[48]子供時代の趣味3.竹細工(4)凧(たこ)-1-

2019年3月21日

第48回
■子供時代の趣味3.竹細工(4)凧(たこ)-1-
お正月と云えば、子供も大人も「凧上げ」に夢中でした。日本橋では前にお話しした「昭和通り」の真ん中の砂利の場所が「凧上げ」の絶好の場所でした。あまり電線もなかったので、子供は「奴凧」程度のものから、せいぜい「角凧」の小さいものでしたが、大人は本格的の「角凧」が主でしたね。
子供が買うのは駄菓子屋で2銭くらいの「奴凧」か5銭くらいの「角凧」で、お小遣いのある子はオモチャ屋で「飛行機凧」なんかも買っていました。此の「飛行機凧」と云うのは、全く飛行機のような格好をしていて、胴は三角で、糸目は四本で風に向かえば上がりますが、せいぜい5mくらいです。値段は少し高く10銭でした。
風の強い日の子供達の遊びは「凧上げ」ばかりではありませんでした。なんて云う名か忘れましたが、円形に切ったボール紙の輪を転がすんです。
先ず直径20cmくらいの丸いボール紙に、中心に点を書き、そこから半径5cm位の円を書き、中心の点からその円に向かって放射状に8分割の線を書きます。
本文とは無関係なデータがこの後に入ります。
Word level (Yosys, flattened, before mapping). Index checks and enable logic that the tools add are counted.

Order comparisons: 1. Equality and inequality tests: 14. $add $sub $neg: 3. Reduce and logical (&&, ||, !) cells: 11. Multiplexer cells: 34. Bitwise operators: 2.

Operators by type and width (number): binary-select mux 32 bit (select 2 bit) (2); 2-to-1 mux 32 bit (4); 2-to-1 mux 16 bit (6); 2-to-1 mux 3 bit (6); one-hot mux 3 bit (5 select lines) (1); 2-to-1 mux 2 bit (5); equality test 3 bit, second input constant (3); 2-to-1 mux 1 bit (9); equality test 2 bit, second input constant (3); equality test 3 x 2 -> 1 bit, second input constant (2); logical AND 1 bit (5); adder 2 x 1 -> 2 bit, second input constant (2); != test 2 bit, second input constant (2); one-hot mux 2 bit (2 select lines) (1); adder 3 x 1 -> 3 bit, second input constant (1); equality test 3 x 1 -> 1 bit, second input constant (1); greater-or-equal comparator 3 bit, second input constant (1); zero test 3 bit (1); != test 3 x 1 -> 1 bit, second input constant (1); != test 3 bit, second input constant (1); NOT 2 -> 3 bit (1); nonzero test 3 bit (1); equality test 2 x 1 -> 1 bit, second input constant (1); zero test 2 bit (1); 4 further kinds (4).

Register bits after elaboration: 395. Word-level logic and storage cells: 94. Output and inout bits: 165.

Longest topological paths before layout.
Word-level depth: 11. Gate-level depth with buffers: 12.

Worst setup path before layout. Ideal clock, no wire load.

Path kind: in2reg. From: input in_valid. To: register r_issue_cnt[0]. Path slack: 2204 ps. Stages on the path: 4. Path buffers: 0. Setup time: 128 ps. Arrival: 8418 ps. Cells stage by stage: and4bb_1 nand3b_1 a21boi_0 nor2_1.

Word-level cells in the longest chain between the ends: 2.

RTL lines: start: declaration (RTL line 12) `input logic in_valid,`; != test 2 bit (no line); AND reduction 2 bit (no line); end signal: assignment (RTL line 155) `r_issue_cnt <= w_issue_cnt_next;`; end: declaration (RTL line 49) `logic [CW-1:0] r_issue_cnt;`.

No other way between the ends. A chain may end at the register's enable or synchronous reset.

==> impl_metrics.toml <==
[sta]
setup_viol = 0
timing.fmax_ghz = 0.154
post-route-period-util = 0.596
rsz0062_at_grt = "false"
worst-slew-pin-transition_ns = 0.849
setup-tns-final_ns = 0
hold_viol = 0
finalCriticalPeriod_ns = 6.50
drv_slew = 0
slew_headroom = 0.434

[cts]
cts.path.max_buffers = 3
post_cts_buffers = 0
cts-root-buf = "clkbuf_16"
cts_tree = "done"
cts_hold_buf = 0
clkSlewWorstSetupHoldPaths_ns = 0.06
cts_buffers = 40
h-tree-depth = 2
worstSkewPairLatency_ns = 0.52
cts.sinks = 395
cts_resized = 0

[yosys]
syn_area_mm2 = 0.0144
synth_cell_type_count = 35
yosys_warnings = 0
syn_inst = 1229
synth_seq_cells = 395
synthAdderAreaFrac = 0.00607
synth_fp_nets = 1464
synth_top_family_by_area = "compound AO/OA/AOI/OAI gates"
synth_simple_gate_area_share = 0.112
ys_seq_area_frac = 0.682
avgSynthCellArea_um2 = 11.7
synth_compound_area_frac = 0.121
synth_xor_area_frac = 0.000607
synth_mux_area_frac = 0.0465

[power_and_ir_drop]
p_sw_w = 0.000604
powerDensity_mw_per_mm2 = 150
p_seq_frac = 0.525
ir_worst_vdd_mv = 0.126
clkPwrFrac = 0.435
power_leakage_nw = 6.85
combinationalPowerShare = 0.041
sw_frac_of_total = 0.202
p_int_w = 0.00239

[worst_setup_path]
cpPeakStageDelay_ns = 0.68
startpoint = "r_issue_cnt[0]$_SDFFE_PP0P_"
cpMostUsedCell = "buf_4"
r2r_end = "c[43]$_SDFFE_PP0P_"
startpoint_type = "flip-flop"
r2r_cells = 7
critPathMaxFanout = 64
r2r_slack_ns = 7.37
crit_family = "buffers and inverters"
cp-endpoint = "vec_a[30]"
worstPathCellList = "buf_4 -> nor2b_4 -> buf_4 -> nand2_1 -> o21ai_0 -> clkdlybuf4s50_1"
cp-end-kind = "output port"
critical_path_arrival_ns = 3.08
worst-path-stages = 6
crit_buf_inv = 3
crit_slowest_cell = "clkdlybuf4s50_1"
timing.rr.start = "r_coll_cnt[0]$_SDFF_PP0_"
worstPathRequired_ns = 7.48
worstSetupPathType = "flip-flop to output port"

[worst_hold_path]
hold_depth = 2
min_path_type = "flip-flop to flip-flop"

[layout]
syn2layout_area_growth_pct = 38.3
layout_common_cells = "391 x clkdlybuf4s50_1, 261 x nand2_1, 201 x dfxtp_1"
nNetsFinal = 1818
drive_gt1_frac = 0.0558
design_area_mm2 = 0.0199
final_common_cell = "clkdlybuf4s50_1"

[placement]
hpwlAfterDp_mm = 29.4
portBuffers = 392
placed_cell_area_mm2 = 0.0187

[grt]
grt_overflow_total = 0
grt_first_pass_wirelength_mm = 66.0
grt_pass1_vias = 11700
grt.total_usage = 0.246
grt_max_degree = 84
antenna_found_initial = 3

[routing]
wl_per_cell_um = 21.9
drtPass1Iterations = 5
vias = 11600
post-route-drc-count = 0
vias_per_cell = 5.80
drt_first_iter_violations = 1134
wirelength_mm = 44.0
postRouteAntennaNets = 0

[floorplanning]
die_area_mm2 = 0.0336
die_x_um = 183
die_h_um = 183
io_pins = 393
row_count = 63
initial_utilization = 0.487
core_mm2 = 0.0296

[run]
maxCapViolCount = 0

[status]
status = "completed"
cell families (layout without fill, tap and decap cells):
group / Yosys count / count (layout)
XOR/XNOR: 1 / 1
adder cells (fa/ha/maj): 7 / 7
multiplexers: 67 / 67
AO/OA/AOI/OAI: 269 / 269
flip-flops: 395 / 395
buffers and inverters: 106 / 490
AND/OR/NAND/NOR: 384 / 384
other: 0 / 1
そしてその線をナイフで切って行きます。すると8個のヒダが出来ますね。其のヒダを互い違いに外に折り曲げるのです。
そうすると丸いボール紙に三角のヒダが片側4個ずつ出来ます。これで円盤の出来上がりです。
風の強い日に昭和通りの真ん中から、このヒダのついた円盤を転がすと、もの凄いスピードで転がって行き、アッという間に消えていってしまいます。子供達は追いかけて行きますがとても間に合いません。こんな遊びもありました。
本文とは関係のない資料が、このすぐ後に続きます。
$ cat config.mk
export PLATFORM = sky130hd
export DESIGN_NAME = mux_lanes_tdm
export DESIGN_NICKNAME = d
export VERILOG_FILES = /design/src/rtl/mux_lanes_tdm.sv
export SDC_FILE = /design/constraint.sdc
export NUM_CORES = 1
export LEC_CHECK = 0
export ABC_CLOCK_PERIOD_IN_PS = 900
export CAP_MARGIN = 20
export CORE_MARGIN = 2
export CORE_UTILIZATION = 40
export DETAILED_ROUTE_END_ITERATION = 6
export GPL_ROUTABILITY_DRIVEN = 0
export PLACE_DENSITY = 0.8
export SYNTH_ARGS = -nofsm -noshare
export SYNTH_HDL_FRONTEND = slang
export SYNTH_SLANG_ARGS = --single-unit
$ cat constraint.sdc
create_clock -name f2 -period 0.9 [get_ports f2]
set_input_delay 0.18 -clock f2 [delete_from_list [all_inputs] [get_ports f2]]
set_output_delay 0.18 -clock f2 [all_outputs]
set_load 0.005 [all_outputs]
$ cat src/rtl/mux_lanes_tdm.sv
// N-lane time-division byte mux: snapshots all lanes at slot 0, then emits one lane per cycle.
// Build option MUX_IDLE_FILL_EN: invalid slots drive IDLE_CHAR instead of holding data_out.
module mux_lanes_tdm #(
  parameter int unsigned LANES     = 2,
  parameter int unsigned WIDTH     = 8,
  parameter logic [31:0] IDLE_CHAR = 32'hBC,
  localparam int unsigned SW       = ($clog2(LANES) > 1) ? $clog2(LANES) : 1
) (
  input  logic                   f2,
  input  logic                   reset_L,
  input  logic [LANES*WIDTH-1:0] data_in,
  input  logic [LANES-1:0]       valid_in,
  output logic [WIDTH-1:0]       data_out,
  output logic                   valid_out,
  output logic [SW-1:0]          lane_out,
  output logic                   frame_start
);

  localparam logic [SW-1:0] LAST_SLOT = SW'(LANES - 1);
`ifdef MUX_IDLE_FILL_EN
  localparam logic [WIDTH-1:0] IDLE_W = WIDTH'(IDLE_CHAR);
`endif

  logic [SW-1:0]    r_slot;
  logic [WIDTH-1:0] r_hold_data [LANES];
  logic [LANES-1:0] r_hold_valid;

  logic [WIDTH-1:0] w_word;
  logic             w_valid;

  // Slot 0 bypasses the hold registers so lane 0 leaves on the snapshot edge itself.
  always_comb begin
    w_word  = '0;
    w_valid = 1'b0;
    for (int unsigned i = 0; i < LANES; i++) begin
      if (r_slot == SW'(i)) begin
        w_word  = r_hold_data[i];
        w_valid = r_hold_valid[i];
      end
    end
    if (r_slot == '0) begin
      w_word  = data_in[WIDTH-1:0];
      w_valid = valid_in[0];
    end
  end

  always_ff @(posedge f2 or negedge reset_L) begin
    if (!reset_L) begin
      r_slot       <= '0;
      r_hold_valid <= '0;
      for (int unsigned i = 0; i < LANES; i++) begin
        r_hold_data[i] <= '0;
      end
      data_out    <= '0;
      valid_out   <= 1'b0;
      lane_out    <= '0;
      frame_start <= 1'b0;
    end else begin
      r_slot      <= (r_slot == LAST_SLOT) ? '0 : r_slot + SW'(1);
      lane_out    <= r_slot;
      frame_start <= (r_slot == '0);
      if (r_slot == '0) begin
        r_hold_valid <= valid_in;
        for (int unsigned i = 0; i < LANES; i++) begin
          r_hold_data[i] <= data_in[i*WIDTH +: WIDTH];
        end
      end
      valid_out <= w_valid;
      if (w_valid) begin
        data_out <= w_word;
      end else begin
`ifdef MUX_IDLE_FILL_EN
        data_out <= IDLE_W;
`else
        data_out <= data_out;
`endif
      end
    end
  end

endmodule

==> out/results.env, run 1 <==
RUN_STATUS='finished with violations'
VIOLATIONS='setup timing'
POSTSYNTHREGISTERBITS=20
PATH_CELLS='buf_6, buf_8, mux2_4'
POST-DP-HPWL_MM=1.36
M1WIRELENGTH_UM=872
CTSHTREEMAXLEVEL=1
CTS_ROOT_BUFFER='clkbuf_4'
TOTALWIRELENGTH_MM=2.06
TIMING.FINAL.CRIT_PERIOD_NS=1.08
GLOBALROUTEOVERFLOWTOTAL=0
RSZ0062_AT_GRT='yes'
DETAILEDROUTE.FIRSTPASSITERATIONCOUNT=3
SETUP_SLACK_NS=-0.177
CPMAXSTAGEDELAYCELL='dfrtp_1'
SWSHARE_PCT=23.0
NETLIST_AREA_UM2=927
CAP_VIOL_MAX_COUNT=0
FLOORPLAN.IO_PINS=31
PROPORTION_OF_POWER_DRAWN_BY_COMBINATIONAL_GATES_PCT=20.9
INSERTION_DELAY_NS=0.30
DR_TOTAL_VIAS=691
GRT_START_MAX_NET_PINS=21
START_UTIL_PCT=41.9
POWER_DENSITY_nW_PER_UM2=1270
SWITCHINGPOWER_uW=439
ANTENNA_FOUND_INITIAL=0
NETS=137
NUMCTSBUFFERS=3
REPORT.FINAL.SLEW_VIOL_COUNT=0
SEQUENTIAL_POWER_SHARE_PCT=52.0
FINAL.SETUP_SKEW_NS=0.00729
POST_PLACEMENT_SETUP_SLACK_NS=-0.361
TIMING.HOLD.WORST.CLASS='input pin to asynchronous set/reset pin'
CELL_TYPE_GROUP_WITH_THE_LARGEST_TOTAL_DELAY_ON_THE_CRITICAL_PATH='flip-flops'
ROUTE.DETAILED.WL_PER_INST_UM=14.3
FIRST_GLOBAL_VIAS=759
POST_DRT_VIA_CELL_RATIO=4.80
YOSYS.CELL_TYPES.COUNT=8
CPPEAKSTAGEDELAY_NS=0.41
DETAILEDROUTE.FIRSTITERATIONVIOLATIONS=5
WORST_SLEW_MARGIN_REL_PCT=88.4
SYNTH_NETS=82
P_INT_mW=1.47
ANTENNA_LEFT=0
FILLERS=166
CHIPHEIGHT_UM=52.1
LAYOUT-DRIVE-GT1-SHARE_PCT=43.1
HOLD_VIOL=0
GRT_PASS1_WL_MM=3.42
PATH_CLASS='flip-flop to flip-flop'
CP_DATA_ARRIVAL_TIME_NS=1.27
TOTAL_POWER_mW=1.91
DIE_W_UM=52.1
REG2REGPATHDEPTH=3
YOSYS_WARNINGS=0
FINAL_MIN_PERIOD_OVER_CLOCK_PERIOD_PCT=120
CRITICAL_PATH.ENDPOINT_TYPE='flip-flop'
DIEAREA_UM2=2720
HOLD_FIX_BUFFER_COUNT_AFTER_CTS=0
TIMING.CRITICAL_PATH.FANOUT_MAX=8
POWER.IR.VDD_WORST_mV=1.06
IO_BUFFER_COUNT=30
MET3_LENGTH_UM=103
TRITONCTS='built'
FLOW.AREA_GROWTH_FROM_SYNTHESIS_PCT=62.5
TIMING.FINAL.SETUP_VIOLATIONS=30
NETLIST_INSTANCES=62
CLKTRANSATPATHREGS_NS=0.11
COREAREA_UM2=2210
POWER.SHARE.CLOCK_PCT=27.1
NUM_ANTENNA_CELLS=0
GRT_USAGE_PCT=17.3
WORST_EP_REQUIRED_TIME_NS=1.10
PLACEMENTROWS=17
ROUTED_WL_MET2_MM=1.08
CLOCK_TREE.BUFFER_DEPTH=2
UPPERMOST_LAYER_ROUTED='met4'
MAX_CLOCK_FREQ_MHz=929
POWER.STATIC_LEAKAGE_nW=0.820
DRCVIOLATIONCOUNT=0
SYNTH-SEQ-AREA-SHARE_PCT=54.0
CLOCK_SINK_COUNT=20
STARTPOINT_TYPE='flip-flop'
POSTSYNTHAREAPERCELL_UM2=15.0
CRITICAL_PATH.N_BUFFERS_INVERTERS=2
CRITICAL_PATH_DEPTH=3
WORST_PIN_SLEW_NS=0.169
==> timing repair <==
item	CTS	global route
gates resized for setup	56	7
pin swaps	0	2
buffers inserted	6	5
setup endpoints to repair	29	31
cloned	1	1
==> cell type report <==
type,instances,area (µm²),area share [%]
inverters,3,11.3,0.748
clock buffers,4,36.3,2.41
flip-flops and latches,20,500,33.2
well taps,28,35.0,2.33
multi-input cells,35,382,25.3
repair buffers,54,542,36.0
==> path summary, 6_finish.rpt <==
check,start,to,slack (ns)
min,reset_L,r_hold_data[0],0.20
max,frame_start,r_hold_data[2],-0.18
min in group f2,valid_in[1],r_hold_valid[1],0.45
min reg2reg,r_hold_data[0],r_hold_data[0],0.53
max reg2reg,frame_start,r_hold_data[2],-0.18
max in group asynchronous,reset_L,data_out[4],0.56
==> metrics by stage <==
stage	cell area (µm²)	TNS [ns]	instances	hold slack, ns	utilization, %
floorplan	927	-0.635	62	-0.116	-
global placement	1340	-4.66	129	0.499	60.7
detailed placement	1340	-5.09	129	0.501	60.7
CTS	1430	-3.11	139	0.205	64.6
global route	1510	-4.62	144	0.202	68.1
finish	1510	-3.46	144	0.205	68.1
==> placed cells by master (no fill, tap or decap), types with 2 or more instances in the layout <==
master / n
buf_12: 3
mux2_4: 8
inv_1: 2
buf_2: 11
mux2i_1: 24
clkdlybuf4s50_1: 18
dfrtp_1: 20
o21ai_2: 2
clkbuf_4: 3
buf_6: 8
buf_4: 10
==> sequential cells by signal, summed over array words and instances, names as in the netlist <==
register      flops
lane_out          1
r_hold_valid      1
data_out          8
frame_start       1
r_hold_data       8
valid_out         1
==> layer usage <==
| metal | vias to the layer above | GRT usage [%] |
|---|---|---|
| met1 | 342 | 21.1 |
| met2 | 20 | 30.8 |
| met3 | 2 | 5.17 |
| met5 | - | 0 |
| li1 | 327 | - |
| met4 | 0 | 2.56 |
==> cells in the mapped netlist, drive strengths merged <==
cell type	n	share of area, %
mux2i	24	26
buf	4	4.5
mux2	8	13
dfrtp	20	54
inv	3	1.2
nand2	1	0.40
o21ai	2	1.1
==> kinds of logic after synthesis <==
| logic type | Yosys count | synth area share, % |
|---|---|---|
| multiplexers | 32 | 38.9 |
| flip-flops | 20 | 54.0 |
| buffers and inverters | 7 | 5.67 |
| AO/OA/AOI/OAI | 2 | 1.08 |
| AND/OR/NAND/NOR | 1 | 0.404 |
==> power by group through the flow <==
| stage | combinational [mW] | clock, mW | sequential (mW) |
|---|---|---|---|
| final | 0.398 | 0.517 | 0.991 |
| after global placement | 0.370 | 0 | 1.01 |
| after global routing | 0.433 | 0.563 | 0.999 |
| after CTS | 0.389 | 0.535 | 0.991 |
| after floorplan | 0.126 | 0 | 1.01 |
| after detailed placement | 0.383 | 0 | 1.01 |
No activity file was read; power rests on OpenSTA's default activity.
==> run 2, diff against run 1 <==
--- a/config.mk
+++ b/config.mk
@@ -9,8 +9,10 @@
 export CAP_MARGIN = 20
 export CORE_MARGIN = 2
 export CORE_UTILIZATION = 40
+export CTS_CLUSTER_SIZE = 12
 export DETAILED_ROUTE_END_ITERATION = 6
 export GPL_ROUTABILITY_DRIVEN = 0
+export GPL_TIMING_DRIVEN = 0
 export PLACE_DENSITY = 0.8
 export SYNTH_ARGS = -nofsm -noshare
 export SYNTH_HDL_FRONTEND = slang
==> run 2 against run 1 <==
The run still ends with setup timing left. Clock skew fell by 0.0061 ns. Via count fell by 6.9%. Design area fell by 7.6%. Combinational power fell by 15%. Largest cell class is now sequential cells. Largest power group unchanged.
==> out/results.env, run 2 (synthesis gave the netlist of run 1 again) <==
POST-DP-HPWL_MM=1.20
RUN_STATUS='finished with violations'
VIOLATIONS='setup timing'
P_INT_mW=1.33
SEQUENTIAL_POWER_SHARE_PCT=57.6
STARTPOINT_TYPE='flip-flop'
CLOCK_SINK_COUNT=20
FINAL_MIN_PERIOD_OVER_CLOCK_PERIOD_PCT=118
GLOBALROUTEOVERFLOWTOTAL=0
INSERTION_DELAY_NS=0.28
CLOCK_TREE.BUFFER_DEPTH=2
WORST_EP_REQUIRED_TIME_NS=1.08
CTS_ROOT_BUFFER='clkbuf_4'
TIMING.FINAL.CRIT_PERIOD_NS=1.06
MAX_CLOCK_FREQ_MHz=941
SWITCHINGPOWER_uW=389
PATH_CELLS='buf_6, buf_12, mux2_4'
DR_TOTAL_VIAS=643
DETAILEDROUTE.FIRSTPASSITERATIONCOUNT=1
POWER.STATIC_LEAKAGE_nW=0.755
CRITICAL_PATH.ENDPOINT_TYPE='flip-flop'
LAYOUT_COMMON_CELLS='mux2i_1 (23), dfrtp_1 (20), clkdlybuf4s50_1 (17), buf_2 (11)'
NUM_ANTENNA_CELLS=0
POWER.IR.VDD_WORST_mV=0.803
HOLD_VIOL=0
CP_DATA_ARRIVAL_TIME_NS=1.24
TRITONCTS='built'
SETUP-TNS-FINAL_NS=-3.51
DIE_W_UM=52.1
TIMING.FINAL.SETUP_VIOLATIONS=30
RSZ0062_AT_GRT='yes'
FIRST_GLOBAL_VIAS=675
TIMING.CRITICAL_PATH.FANOUT_MAX=5
TOTALWIRELENGTH_MM=1.93
IO_BUFFER_COUNT=29
START_UTIL_PCT=41.9
COREAREA_UM2=2210
ANTENNA_LEFT=0
NETS=129
FLOORPLAN.IO_PINS=31
GRT_START_MAX_NET_PINS=21
POWER.SHARE.CLOCK_PCT=22.7
FILLERS=189
CRITICAL_PATH_DEPTH=3
PLACEMENT.CELL_AREA_UM2=1250
SWSHARE_PCT=22.6
CRITICAL_PATH.N_BUFFERS_INVERTERS=2
WORST_SLEW_MARGIN_REL_PCT=44.0
FLOW.AREA_GROWTH_FROM_SYNTHESIS_PCT=50.2
CTSHTREEMAXLEVEL=1
ROUTE.DETAILED.WL_PER_INST_UM=14.3
POST_DRT_VIA_CELL_RATIO=4.76
PATH_CLASS='flip-flop to flip-flop'
PLACEMENTROWS=17
POST_PLACEMENT_SETUP_SLACK_NS=-0.422
STDCELL_AREA_UM2=1390
DRCVIOLATIONCOUNT=0
DIEAREA_UM2=2720
CPPEAKSTAGEDELAY_NS=0.40
TOP_REGS='data_out x8, r_hold_data x8'
POWER_DENSITY_nW_PER_UM2=1230
DETAILEDROUTE.FIRSTITERATIONVIOLATIONS=0
HOLD_FIX_BUFFER_COUNT_AFTER_CTS=0
ANTENNA_FOUND_INITIAL=0
CLKTRANSATPATHREGS_NS=0.10
SETUP_SLACK_NS=-0.162
GRT_USAGE_PCT=16.1
REPORT.FINAL.SLEW_VIOL_COUNT=0
CAP_VIOL_MAX_COUNT=0
PROPORTION_OF_POWER_DRAWN_BY_COMBINATIONAL_GATES_PCT=19.7
FINAL_COMMON_CELL='mux2i_1'
REG2REGPATHDEPTH=3
CHIPHEIGHT_UM=52.1
GRT_PASS1_WL_MM=3.15
WORST_PIN_SLEW_NS=0.840
FINAL.SETUP_SKEW_NS=0.00124
NUMCTSBUFFERS=3
LAYOUT-DRIVE-GT1-SHARE_PCT=38.3
CELL_TYPE_GROUP_WITH_THE_LARGEST_TOTAL_DELAY_ON_THE_CRITICAL_PATH='flip-flops'
TIMING.HOLD.WORST.CLASS='input pin to asynchronous set/reset pin'
FINAL_UTIL_PCT=63.0
CPMAXSTAGEDELAYCELL='dfrtp_1'
==> run 2: cell count changes in the layout (fill, tap and decap cells not counted), sizes merged <==
cell / change
buf: -6
bufbuf: -1
clkbuf: -1
clkdlybuf4s50: -1
==> run 2: cell type report <==
cell class              instances  area [µm²]  share of cell area, %
plain buffers                   4        62.6                   4.49
well taps                      28        35.0                   2.52
clock buffers                   3        22.5                   1.62
repair buffers                 42         380                   27.3
multi-input cells              35         380                   27.3
flip-flops and latches         20         500                   35.9
inverters                       3        11.3                  0.809
==> run 2: power by group through the flow <==
| stage | Sequential [mW] | Clock, mW | Combinational [mW] |
|---|---|---|---|
| finish | 0.989 | 0.390 | 0.338 |
| global route | 0.998 | 0.446 | 0.372 |
| CTS | 0.989 | 0.414 | 0.337 |
| detailed placement | 1.01 | 0 | 0.323 |
| global placement | 1.01 | 0 | 0.315 |
| floorplan | 1.01 | 0 | 0.126 |
==> run 2: what timing repair did <==
item                                    in CTS  in global routing
gates resized for setup                     55                  3
endpoints found under the setup margin      47                 30
gates cloned                                 1                  1
buffers inserted                            11                  0
==> run 2: metal layers <==
| metal | GRT usage, % | wire, µm | part of all wire, % |
|---|---|---|---|
| met5 | 0 | 0 | 0 |
| met4 | 2.56 | 0 | 0 |
| met3 | 3.16 | 99 | 5.1 |
| met2 | 29.3 | 984 | 51 |
| met1 | 19.9 | 850 | 44 |
==> run 2: worst register-to-register path: stages, from the launching register on <==
cell,delay [ns]
dfrtp_1,0.40
buf_6,0.14
buf_12,0.13
mux2_4,0.29
==> run 2: through the flow <==
step / cells / power, mW / hold WS (ns)
finish: 135 / 1.72 / 0.101
detailed placement: 119 / 1.34 / 0.431
global placement: 119 / 1.33 / 0.426
global route: 135 / 1.82 / 0.173
floorplan: 62 / 1.14 / -0.116
CTS: 134 / 1.74 / 0.130
==> run 2: final timing paths <==
path / start / endpoint / slack [ns]
min: reset_L / r_hold_data[1] / 0.10
max reg2reg: frame_start / r_hold_data[0] / -0.16
max: frame_start / r_hold_data[0] / -0.16
max in group asynchronous: reset_L / data_out[2] / 0.28
min in group f2: valid_in[0] / valid_out / 0.20
min reg2reg: r_hold_data[4] / r_hold_data[4] / 0.52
小石川に移ってからは「凧造り」に専念しましたね。オモチャ屋や駄菓子屋で売っているものは、小さな子が原っぱや空き地で短い凧糸で、駆け足して凧を引きずっている程度のもので、凧を上げる・・と云う代物ではありませんでした。又凧の専門店もあって、武者絵や龍字の書いた大きな立派な凧も売ってはいましたが、子供には手の出るような値段ではありませんでした。
凧の種類もいくつかありますが、子供向けには「奴凧」「飛行機凧」「角凧」などで、張ってある紙が洋紙のペラペラで印刷された絵のもので、値段も安いものでした。
高級なものは、「六角凧」や「角凧」が主で、特に「角凧」には「唸り」付きのものまであり、大きさも縦1mを超すものもざらにあり、紙も殆どが和紙で絵も立派なものが多かった様です。
糸目も大きくなればなるほど多くなり、10本以上のものもあって、しかも長いです。安物の凧の糸目は大抵3本くらいです。「六角凧」は相当大きなものもありました。これは六角形で横桟は二本で、縦に中央に竹の丸棒が1本あるだけで、此の丸棒を外すと丸めて持ち運びが出来る凧です。尻尾も1本で済みますし、大きいものは縦1m以上のものもありました。糸目も少なく、でも良く上がる凧でした。
その他には小さな凧を沢山同じ糸に付けて飛ばす「連凧」もありますが、普通はやりません。
自作の「凧」は大抵「角凧」です。大きさは横幅50cm、縦長80cm位の比較的大きなものを作っていました。これは目的があったからです。
これは「喧嘩凧」を作るためです。友達達と凧揚げの競争するのは、どちらが高く上げるか・・ばかりではなく、凧どうしを絡ませて相手の糸を切ってしまう・・と云う喧嘩凧の遊びです。勿論糸を切られれば凧は何処かに飛んで行ってしまいますから、負けられませんね。だから強い凧を作るんです。